Some products being recalled because child caps failed to function properly
Certain packages of cough, cold medicine voluntarily removed by manufacturer
Consumers should stop using the recalled products, U.S. consumer agency says
Company says little of the recalled products likely remain in stores or in homes
Some Triaminic and Theraflu products are being taken off the market because the child-resistant caps failed to function properly, U.S. officials said on Thursday.
The Consumer Product Safety Commission said Triaminic Syrups and Theraflu Warming Relief Syrups for cough, colds and fevers were voluntarily recalled by the manufacturer, Novartis Consumer Health, because the cap could still be removed by a child even with the tamper-resistant seal in place.
Novartis said the last batch of products in question were distributed more than a year ago, so the company believes little remains for sale or in use.
The agency said the products contain acetaminophen and diaphenhydramine, main ingredients in a number of cough, cold and allergy medicines.
Acetaminophen is an anti-inflammatory used to treat pain, while diaphenhydramine is an antihistamine used to treat allergies and colds.
Under federal law, products containing these drugs must be sealed with child-resistant packaging due to the risk of poisoning.
The consumer watchdog said that consumers should stop using the recalled products immediately if they come across any of them and contact Novartis for information about refunds.
According to the consumer agency’s website, 24 different types of products are included in the recall.
A consumer complaint in late November triggered the investigation. All of the products were made in the United States.

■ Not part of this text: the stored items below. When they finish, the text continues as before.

<file path="config.mk">
export PLATFORM = sky130hd
export DESIGN_NAME = blpg_mod_pipe
export DESIGN_NICKNAME = d
export VERILOG_FILES = /design/src/hw/rtl/blpg_pkg.sv /design/src/hw/rtl/blpg_mod_pipe.sv
export SDC_FILE = /design/constraint.sdc
export NUM_CORES = 1
export LEC_CHECK = 0
export ABC_CLOCK_PERIOD_IN_PS = 13700
export BUFFER_PORTS_ARGS = -buffer_cell sky130_fd_sc_hd__buf_2
export CAP_MARGIN = 20
export CORE_MARGIN = 3
export CORE_UTILIZATION = 45
export DETAILED_ROUTE_END_ITERATION = 6
export SLEW_MARGIN = 20
export SYNTH_ARGS = -nofsm -noshare
export SYNTH_HDL_FRONTEND = slang
export SYNTH_SLANG_ARGS = --single-unit
export TNS_END_PERCENT = 20
</file>
<file path="constraint.sdc">
create_clock -name i_clk -period 13.7 [get_ports i_clk]
set_clock_uncertainty 0.05 [all_clocks]
set_input_delay 2.74 -clock i_clk [delete_from_list [all_inputs] [get_ports i_clk]]
set_output_delay 2.74 -clock i_clk [all_outputs]
set_load 0.1 [all_outputs]
</file>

Julie Masow, a Novartis spokeswoman, told CNN that there are 183 lots included in the recall - 142 of Triaminic Syrups and 41 of Theraflu Warming Relief Syrups.

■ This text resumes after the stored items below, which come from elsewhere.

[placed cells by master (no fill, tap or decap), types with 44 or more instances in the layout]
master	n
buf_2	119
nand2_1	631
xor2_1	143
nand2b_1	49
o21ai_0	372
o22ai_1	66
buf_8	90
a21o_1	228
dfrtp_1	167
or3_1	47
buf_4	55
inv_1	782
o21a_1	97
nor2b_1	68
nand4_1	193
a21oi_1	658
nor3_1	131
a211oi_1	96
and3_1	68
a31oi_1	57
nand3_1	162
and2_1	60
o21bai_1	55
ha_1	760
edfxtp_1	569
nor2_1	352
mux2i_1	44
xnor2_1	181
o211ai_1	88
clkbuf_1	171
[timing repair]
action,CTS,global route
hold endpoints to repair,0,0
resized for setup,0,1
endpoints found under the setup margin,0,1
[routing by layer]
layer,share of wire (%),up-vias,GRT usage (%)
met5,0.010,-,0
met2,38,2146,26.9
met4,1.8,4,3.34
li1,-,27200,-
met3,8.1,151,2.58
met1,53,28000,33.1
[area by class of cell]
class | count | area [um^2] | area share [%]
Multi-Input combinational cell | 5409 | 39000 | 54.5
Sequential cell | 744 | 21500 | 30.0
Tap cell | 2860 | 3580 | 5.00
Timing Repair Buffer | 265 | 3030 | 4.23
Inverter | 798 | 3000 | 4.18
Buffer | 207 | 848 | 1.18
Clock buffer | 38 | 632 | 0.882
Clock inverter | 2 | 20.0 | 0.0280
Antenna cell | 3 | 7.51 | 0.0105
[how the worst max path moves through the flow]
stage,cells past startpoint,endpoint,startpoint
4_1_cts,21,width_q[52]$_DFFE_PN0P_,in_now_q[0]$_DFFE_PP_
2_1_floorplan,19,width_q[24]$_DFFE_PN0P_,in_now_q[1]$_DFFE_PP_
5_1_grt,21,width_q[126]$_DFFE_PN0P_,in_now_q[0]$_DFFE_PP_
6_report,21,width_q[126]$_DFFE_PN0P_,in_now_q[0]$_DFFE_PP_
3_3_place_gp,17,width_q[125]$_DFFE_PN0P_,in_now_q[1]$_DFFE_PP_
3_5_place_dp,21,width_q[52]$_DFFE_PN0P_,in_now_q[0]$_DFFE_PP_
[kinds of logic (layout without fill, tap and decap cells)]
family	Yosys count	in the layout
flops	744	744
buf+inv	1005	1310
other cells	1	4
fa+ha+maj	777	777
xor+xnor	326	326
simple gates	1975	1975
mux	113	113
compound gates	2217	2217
File: src/hw/rtl/csm_pkg.sv
`timescale 1ns / 1ps
`default_nettype none

package csm_pkg;

   localparam int SAMPLE_W    = 8;
   localparam int CMD_W       = 2;
   localparam int SPAN_W      = SAMPLE_W + 1;
   localparam int DIV_STEPS   = SAMPLE_W;
   localparam int STEP_CNT_W  = $clog2(DIV_STEPS);
   localparam int QUEUE_DEPTH = 4;
   localparam int QUEUE_PTR_W = $clog2(QUEUE_DEPTH);
   localparam int QUEUE_CNT_W = $clog2(QUEUE_DEPTH + 1);

   localparam logic [SAMPLE_W-1:0] SAMPLE_MAX = {SAMPLE_W{1'b1}};
   localparam logic [SAMPLE_W-1:0] SAMPLE_MIN = '0;

   // command codes carried in the request tuser
   localparam logic [CMD_W-1:0] CMD_CLEAR   = 2'd0;
   localparam logic [CMD_W-1:0] CMD_MEASURE = 2'd1;
   localparam logic [CMD_W-1:0] CMD_MAP     = 2'd2;

   // one map job, already classified by the front end
   typedef struct packed {
      logic                pass;        // nothing measured yet
      logic                full_scale;  // clamped sample sits on the maximum
      logic [SAMPLE_W-1:0] sample;
      logic [SAMPLE_W-1:0] low;
      logic [SAMPLE_W-1:0] high;
      logic [SPAN_W-1:0]   offset;      // clamped sample - low + 1
      logic [SPAN_W-1:0]   span;        // high - low + 1
   } map_entry_type;

   typedef struct packed {
      logic                   full;
      logic                   not_empty;
      logic [QUEUE_CNT_W-1:0] count;
   } queue_status_type;

endpackage

`default_nettype wire

File: src/hw/rtl/csm_front.sv
`timescale 1ns / 1ps
`default_nettype none

module csm_front
   import csm_pkg::*;
(
   input  wire logic                  clock,
   input  wire logic                  reset,
   input  wire logic                  req_valid,
   output logic                       req_ready,
   input  wire logic [CMD_W-1:0]      req_command,
   input  wire logic [SAMPLE_W-1:0]   req_sample,
   input  wire queue_status_type      q_status,
   output logic                       q_push,
   output map_entry_type              q_entry
);

   logic [SAMPLE_W-1:0] min_ff, min_in;
   logic [SAMPLE_W-1:0] max_ff, max_in;
   logic [SAMPLE_W-1:0] clamped;
   logic                accept;

   assign req_ready = !q_status.full;
   assign accept    = req_valid && req_ready;

   // running bounds
   always_comb begin
      min_in = min_ff;
      max_in = max_ff;
      if (accept) begin
         unique case (req_command)
            CMD_CLEAR: begin
               min_in = SAMPLE_MAX;
               max_in = SAMPLE_MIN;
            end
            CMD_MEASURE: begin
               if (req_sample < min_ff) min_in = req_sample;
               if (req_sample > max_ff) max_in = req_sample;
            end
            default: begin
            end
         endcase
      end
   end

   always_ff @(posedge clock) begin
      if (reset) begin
         min_ff <= SAMPLE_MAX;
         max_ff <= SAMPLE_MIN;
      end else begin
         min_ff <= min_in;
         max_ff <= max_in;
      end
   end

   // classify a map job against the bounds as they stand now
   always_comb begin
      priority if (req_sample < min_ff) clamped = min_ff;
      else if (req_sample > max_ff)     clamped = max_ff;
      else                              clamped = req_sample;
   end

   always_comb begin
      q_push             = accept && (req_command == CMD_MAP);
      q_entry.pass       = min_ff > max_ff;
      q_entry.sample     = req_sample;
      q_entry.low        = min_ff;
      q_entry.high       = max_ff;
      q_entry.offset     = {1'b0, clamped} - {1'b0, min_ff} + SPAN_W'(1);
      q_entry.span       = {1'b0, max_ff} - {1'b0, min_ff} + SPAN_W'(1);
      q_entry.full_scale = clamped == max_ff;
   end

endmodule

`default_nettype wire

File: src/hw/rtl/csm_queue.sv
`timescale 1ns / 1ps
`default_nettype none

module csm_queue
   import csm_pkg::*;
(
   input  wire logic             clock,
   input  wire logic             reset,
   input  wire logic             push,
   input  wire map_entry_type    push_entry,
   input  wire logic             pop,
   output map_entry_type         head_entry,
   output queue_status_type      status
);

   map_entry_type            mem_ff [QUEUE_DEPTH];
   logic [QUEUE_PTR_W-1:0]   wr_ptr_ff, wr_ptr_in;
   logic [QUEUE_PTR_W-1:0]   rd_ptr_ff, rd_ptr_in;
   logic [QUEUE_CNT_W-1:0]   count_ff, count_in;

   always_comb begin
      wr_ptr_in = wr_ptr_ff;
      rd_ptr_in = rd_ptr_ff;
      count_in  = count_ff;
      if (push) begin
         wr_ptr_in = (wr_ptr_ff == QUEUE_PTR_W'(QUEUE_DEPTH - 1)) ? '0
                   : wr_ptr_ff + 1'b1;
      end
      if (pop) begin
         rd_ptr_in = (rd_ptr_ff == QUEUE_PTR_W'(QUEUE_DEPTH - 1)) ? '0
                   : rd_ptr_ff + 1'b1;
      end
      if (push && !pop) count_in = count_ff + 1'b1;
      else if (pop && !push) count_in = count_ff - 1'b1;
   end

   always_ff @(posedge clock) begin
      if (reset) begin
         wr_ptr_ff <= '0;
         rd_ptr_ff <= '0;
         count_ff  <= '0;
      end else begin
         wr_ptr_ff <= wr_ptr_in;
         rd_ptr_ff <= rd_ptr_in;
         count_ff  <= count_in;
      end
   end

   always_ff @(posedge clock) begin
      if (push) mem_ff[wr_ptr_ff] <= push_entry;
   end

   assign head_entry       = mem_ff[rd_ptr_ff];
   assign status.full      = count_ff == QUEUE_CNT_W'(QUEUE_DEPTH);
   assign status.not_empty = count_ff != '0;
   assign status.count     = count_ff;

endmodule

`default_nettype wire

File: src/hw/rtl/csm_back.sv
`timescale 1ns / 1ps
`default_nettype none

module csm_back
   import csm_pkg::*;
(
   input  wire logic                 clock,
   input  wire logic                 reset,
   input  wire map_entry_type        head_entry,
   input  wire queue_status_type     q_status,
   output logic                      q_pop,
   output logic                      rsp_valid,
   input  wire logic                 rsp_ready,
   output logic [SAMPLE_W-1:0]       rsp_mapped,
   output logic [SAMPLE_W-1:0]       rsp_low,
   output logic [SAMPLE_W-1:0]       rsp_high
);

   typedef enum logic [1:0] {
      ST_IDLE,
      ST_DIV,
      ST_HOLD
   } state_type;

   state_type             state_ff;
   map_entry_type         job_ff;
   logic [SPAN_W-1:0]     rem_ff;
   logic [SAMPLE_W-1:0]   quo_ff;
   logic [STEP_CNT_W-1:0] step_ff;
   logic                  rsp_valid_ff;
   logic [SAMPLE_W-1:0]   rsp_mapped_ff, rsp_low_ff, rsp_high_ff;

   logic [SPAN_W:0]       rem_shift;
   logic [SPAN_W:0]       rem_diff;
   logic                  quo_bit;
   logic                  out_free;
   logic                  load_rsp;
   logic [SAMPLE_W-1:0]   result;

   assign q_pop     = (state_ff == ST_IDLE) && q_status.not_empty;
   assign out_free  = !rsp_valid_ff || rsp_ready;
   assign load_rsp  = (state_ff == ST_HOLD) && out_free;

   // one restoring step of (offset * 256) / span
   assign rem_shift = {rem_ff, 1'b0};
   assign rem_diff  = rem_shift - {1'b0, job_ff.span};
   assign quo_bit   = rem_shift >= {1'b0, job_ff.span};

   always_comb begin
      priority if (job_ff.pass) result = job_ff.sample;
      else if (job_ff.full_scale) result = SAMPLE_MAX;
      else                        result = quo_ff - 1'b1;
   end

   always_ff @(posedge clock) begin
      if (reset) begin
         state_ff     <= ST_IDLE;
         rsp_valid_ff <= 1'b0;
      end else begin
         if (load_rsp) rsp_valid_ff <= 1'b1;
         else if (rsp_ready) rsp_valid_ff <= 1'b0;
         unique case (state_ff)
            ST_IDLE: begin
               if (q_status.not_empty) begin
                  job_ff   <= head_entry;
                  rem_ff   <= head_entry.offset;
                  quo_ff   <= '0;
                  step_ff  <= '0;
                  state_ff <= ST_DIV;
               end
            end
            ST_DIV: begin
               rem_ff  <= quo_bit ? rem_diff[SPAN_W-1:0] : rem_shift[SPAN_W-1:0];
               quo_ff  <= {quo_ff[SAMPLE_W-2:0], quo_bit};
               step_ff <= step_ff + 1'b1;
               if (step_ff == STEP_CNT_W'(DIV_STEPS - 1)) state_ff <= ST_HOLD;
            end
            ST_HOLD: begin
               if (out_free) begin
                  rsp_mapped_ff <= result;
                  rsp_low_ff    <= job_ff.low;
                  rsp_high_ff   <= job_ff.high;
                  state_ff      <= ST_IDLE;
               end
            end
            default: state_ff <= ST_IDLE;
         endcase
      end
   end

   assign rsp_valid  = rsp_valid_ff;
   assign rsp_mapped = rsp_mapped_ff;
   assign rsp_low    = rsp_low_ff;
   assign rsp_high   = rsp_high_ff;

endmodule

`default_nettype wire

File: src/hw/rtl/contrast_stretch_mapper_unit.sv
`timescale 1ns / 1ps
`default_nettype none

// linear contrast stretch of 8-bit samples, used in two passes over a stream
// req channel: tuser carries the command (clear, measure, map), tdata the sample
// clear and measure update the running min/max in the cycle they are accepted
// and give no rsp transaction; command code 3 is dropped
// a map transaction gives one rsp transaction carrying the stretched sample
// and the bounds it was mapped with; with nothing measured the sample passes
// through unchanged and the bounds read 255 and 0
// a map runs from req acceptance to rsp tvalid through the queue, pick-up by the
// back end, 8 divider steps and the result load into the output register
// throughput: clear/measure one per cycle while req tready is high; maps are
// taken by the bit-serial divider one at a time, at one quotient bit a cycle
// a 4-entry queue sits between front and back end, so up to four maps can be
// taken ahead while the divider is busy or a result waits
// rsp stall: the result holds in the output register; the divider then
// waits, the queue fills and req tready drops when it is full
// reset clears the bounds to 255/0, empties the queue and drops rsp tvalid

module contrast_stretch_mapper_unit
   import csm_pkg::*;
(
   input  wire logic        clock,
   input  wire logic        reset,
   input  wire logic        req_tvalid,
   output logic             req_tready,
   input  wire logic [7:0]  req_tdata,   // [7:0] sample
   input  wire logic [1:0]  req_tuser,   // [1:0] command
   output logic             rsp_tvalid,
   input  wire logic        rsp_tready,
   output logic [23:0]      rsp_tdata    // [7:0] mapped_sample, [15:8] low_bound,
                                         // [23:16] high_bound
);

   logic                q_push;
   logic                q_pop;
   map_entry_type       q_push_entry;
   map_entry_type       q_head_entry;
   queue_status_type    q_status;
   logic [SAMPLE_W-1:0] rsp_mapped, rsp_low, rsp_high;

   // front end: bounds and classification of map jobs
   csm_front u_front (
      .clock       (clock),
      .reset       (reset),
      .req_valid   (req_tvalid),
      .req_ready   (req_tready),
      .req_command (req_tuser),
      .req_sample  (req_tdata),
      .q_status    (q_status),
      .q_push      (q_push),
      .q_entry     (q_push_entry)
   );

   // decoupling queue of map jobs
   csm_queue u_queue (
      .clock      (clock),
      .reset      (reset),
      .push       (q_push),
      .push_entry (q_push_entry),
      .pop        (q_pop),
      .head_entry (q_head_entry),
      .status     (q_status)
   );

   // back end: serial divider and output register
   csm_back u_back (
      .clock      (clock),
      .reset      (reset),
      .head_entry (q_head_entry),
      .q_status   (q_status),
      .q_pop      (q_pop),
      .rsp_valid  (rsp_tvalid),
      .rsp_ready  (rsp_tready),
      .rsp_mapped (rsp_mapped),
      .rsp_low    (rsp_low),
      .rsp_high   (rsp_high)
   );

   assign rsp_tdata = {rsp_high, rsp_low, rsp_mapped};

`ifndef SYNTHESIS
   // an accepted map is always held somewhere in the queue next cycle
   assert property (@(posedge clock) disable iff (reset)
      (req_tvalid && req_tready && req_tuser == CMD_MAP) |=> q_status.not_empty)
      else $error("map transaction lost on its way into the queue");

   // with a single measured level every sample maps to full scale
   assert property (@(posedge clock) disable iff (reset)
      (rsp_tvalid && rsp_tdata[15:8] == rsp_tdata[23:16]) |-> rsp_tdata[7:0] == SAMPLE_MAX)
      else $error("degenerate range not mapped to full scale");

   // nothing is presented straight after reset
   assert property (@(posedge clock) disable iff (reset)
      $past(reset) |-> !rsp_tvalid)
      else $error("rsp tvalid high right after reset");
`endif

endmodule

`default_nettype wire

However, since they were distributed between May 24, 2010, and December 21, 2011, approximately 97% of the Theraflu and Triaminic inventory has already been consumed, returned to Novartis, or quarantined at a Novartis warehouse.
It is likely that very little product remains on store shelves or in homes, Masow said.
So far, Novartis has had 12 reports of children unscrewing the locked caps, including four who ingested the product. One child received medical attention.
The Food and Drug Administration is working with the consumer safety commission on the investigation.
As a precaution, 17 of the products are also being recalled in Canada.